Against this backdrop, it shouldn't be surprising that core inflation, which excludes energy and food, is already declining. Since its recent peak of 2.9% in September, 2006, yearly inflation measured by the core consumer price index has fallen steadily to 2.1% in August. Price growth across broad categories of goods and services, from housing to apparel to recreation, has moderated. Most notably, inflation for services outside of energy, which makes up 72% of the core consumer price index and tends to be less sensitive to economic slowdowns, has fallen from 3.9% last year to 3.2% in August.

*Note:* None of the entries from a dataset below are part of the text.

[src/rtl/opfetch_stage.sv]
// Operand-fetch stage: register read, writeback bypass, scoreboard hazard stall and a valid/ready output slot.
// Optional stall counter output enabled by defining OPFETCH_STALL_CNT_EN.
module opfetch_stage #(
  parameter int unsigned DATA_WIDTH = 16,
  parameter int unsigned ADDR_WIDTH = 5,
  parameter int unsigned CTRL_WIDTH = 8
) (
  input  logic                  clk,
  input  logic                  rst,
  input  logic                  in_valid,
  output logic                  in_ready,
  input  logic [ADDR_WIDTH-1:0] in_rs,
  input  logic [ADDR_WIDTH-1:0] in_rt,
  input  logic [ADDR_WIDTH-1:0] in_rd,
  input  logic                  in_wen,
  input  logic [CTRL_WIDTH-1:0] in_ctrl,
  output logic [ADDR_WIDTH-1:0] rf_r1_addr,
  output logic [ADDR_WIDTH-1:0] rf_r2_addr,
  input  logic [DATA_WIDTH-1:0] rf_r1_data,
  input  logic [DATA_WIDTH-1:0] rf_r2_data,
  input  logic                  wb_valid,
  input  logic [ADDR_WIDTH-1:0] wb_addr,
  input  logic [DATA_WIDTH-1:0] wb_data,
  input  logic                  flush,
  output logic                  out_valid,
  input  logic                  out_ready,
  output logic [DATA_WIDTH-1:0] out_a,
  output logic [DATA_WIDTH-1:0] out_b,
  output logic [ADDR_WIDTH-1:0] out_rd,
  output logic                  out_wen,
  output logic [CTRL_WIDTH-1:0] out_ctrl
`ifdef OPFETCH_STALL_CNT_EN
  ,
  output logic [15:0]           stall_cnt
`endif
);

  localparam int unsigned NREGS = 1 << ADDR_WIDTH;

  logic [NREGS-1:0]      busy;
  logic [NREGS-1:0]      busy_nxt;
  logic [NREGS-1:0]      clr;
  logic [NREGS-1:0]      flush_clr;
  logic [NREGS-1:0]      set_vec;
  logic [DATA_WIDTH-1:0] op_a;
  logic [DATA_WIDTH-1:0] op_b;
  logic                  rs_haz;
  logic                  rt_haz;
  logic                  waw;
  logic                  hazard;
  logic                  slot_free;
  logic                  accept;

  assign rf_r1_addr = in_rs;
  assign rf_r2_addr = in_rt;

  // Register 0 reads as zero; same-cycle writeback beats the register file.
  assign op_a = (in_rs == '0) ? '0 :
                (wb_valid && wb_addr == in_rs) ? wb_data : rf_r1_data;
  assign op_b = (in_rt == '0) ? '0 :
                (wb_valid && wb_addr == in_rt) ? wb_data : rf_r2_data;

  always_comb begin
    clr       = '0;
    flush_clr = '0;
    set_vec   = '0;
    if (wb_valid && wb_addr != '0)
      clr[wb_addr] = 1'b1;
    if (flush && out_valid && out_wen && out_rd != '0)
      flush_clr[out_rd] = 1'b1;
    if (accept && in_wen && in_rd != '0)
      set_vec[in_rd] = 1'b1;
  end

  assign rs_haz    = (in_rs != '0) && busy[in_rs] && !clr[in_rs];
  assign rt_haz    = (in_rt != '0) && busy[in_rt] && !clr[in_rt];
  assign waw       = in_wen && (in_rd != '0) && busy[in_rd] && !clr[in_rd];
  assign hazard    = rs_haz | rt_haz | waw;
  assign slot_free = !out_valid || out_ready;
  assign in_ready  = slot_free && !hazard && !flush;
  assign accept    = in_valid && in_ready;

  // A new pending write wins over a same-cycle clear of the same register.
  assign busy_nxt = (busy & ~clr & ~flush_clr) | set_vec;

  always_ff @(posedge clk or posedge rst) begin
    if (rst) busy <= '0;
    else     busy <= busy_nxt;
  end

  // Output slot: data fields only change on accept.
  always_ff @(posedge clk or posedge rst) begin
    if (rst) begin
      out_valid <= 1'b0;
      out_a     <= '0;
      out_b     <= '0;
      out_rd    <= '0;
      out_wen   <= 1'b0;
      out_ctrl  <= '0;
    end else if (accept) begin
      out_valid <= 1'b1;
      out_a     <= op_a;
      out_b     <= op_b;
      out_rd    <= in_rd;
      out_wen   <= in_wen;
      out_ctrl  <= in_ctrl;
    end else if (flush || out_ready) begin
      out_valid <= 1'b0;
    end
  end

`ifdef OPFETCH_STALL_CNT_EN
  always_ff @(posedge clk or posedge rst) begin
    if (rst)
      stall_cnt <= 16'd0;
    else if (in_valid && hazard && stall_cnt != 16'hFFFF)
      stall_cnt <= stall_cnt + 16'd1;
  end
`endif

endmodule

OF COURSE, PRICES of energy and food matter to overall inflation, and they can influence inflation expectations, a central concern of Fed policymakers. Since the Fed's rate cut, long-term Treasury yields have risen, a counterintuitive jump some attribute to higher expected inflation, which is a driver of bond yields.

Expected inflation, measured by the difference between the yield on a 10-year Treasury note and a Treasury inflation-protected security (TIPS) of the same maturity, has picked up. However, the rise is from low August levels not seen in more than 3 1/2 years, and the current reading is well within the range of the past year. Also, the increase in expected inflation accounts for less than half of the overall rise in market yields. That suggests higher rates also reflect two things: a reversal of the flight to quality that had lifted Treasury demand and pushed yields lower in July and August, plus investors' belief that Fed rate cuts will help to avoid a recession.

Inflation worries are also swirling around the dollar's decline, which tends to put upward pressure on prices of imported goods. However, the drop since the greenback's peak in early 2002 has been primarily against major currencies, where the trade-weighted dollar is down 33%. Against the currencies of all other economies, which account for 45% of U.S. trade, the U.S. unit is down only 6%.

Plus, many countries tend to hold the line on the prices they charge in the U.S., even when their currencies rise. For example, prices of imported consumer goods excluding autos are up only 1.4% from a year ago, while imported autos are up only 0.9%. And the CPI shows no upward pressure on retail prices in key import-related areas: Through August, the yearly inflation rate for apparel is 1.4%, while that for new autos is 0.9%.

Many investors will continue to fret until it becomes clear that the Fed has not awakened the inflation beast. However, for pricing pressure to accelerate, the economy would largely have to escape the negative impacts of the credit crunch, an extended housing slump, and falling home prices. That just doesn't seem likely.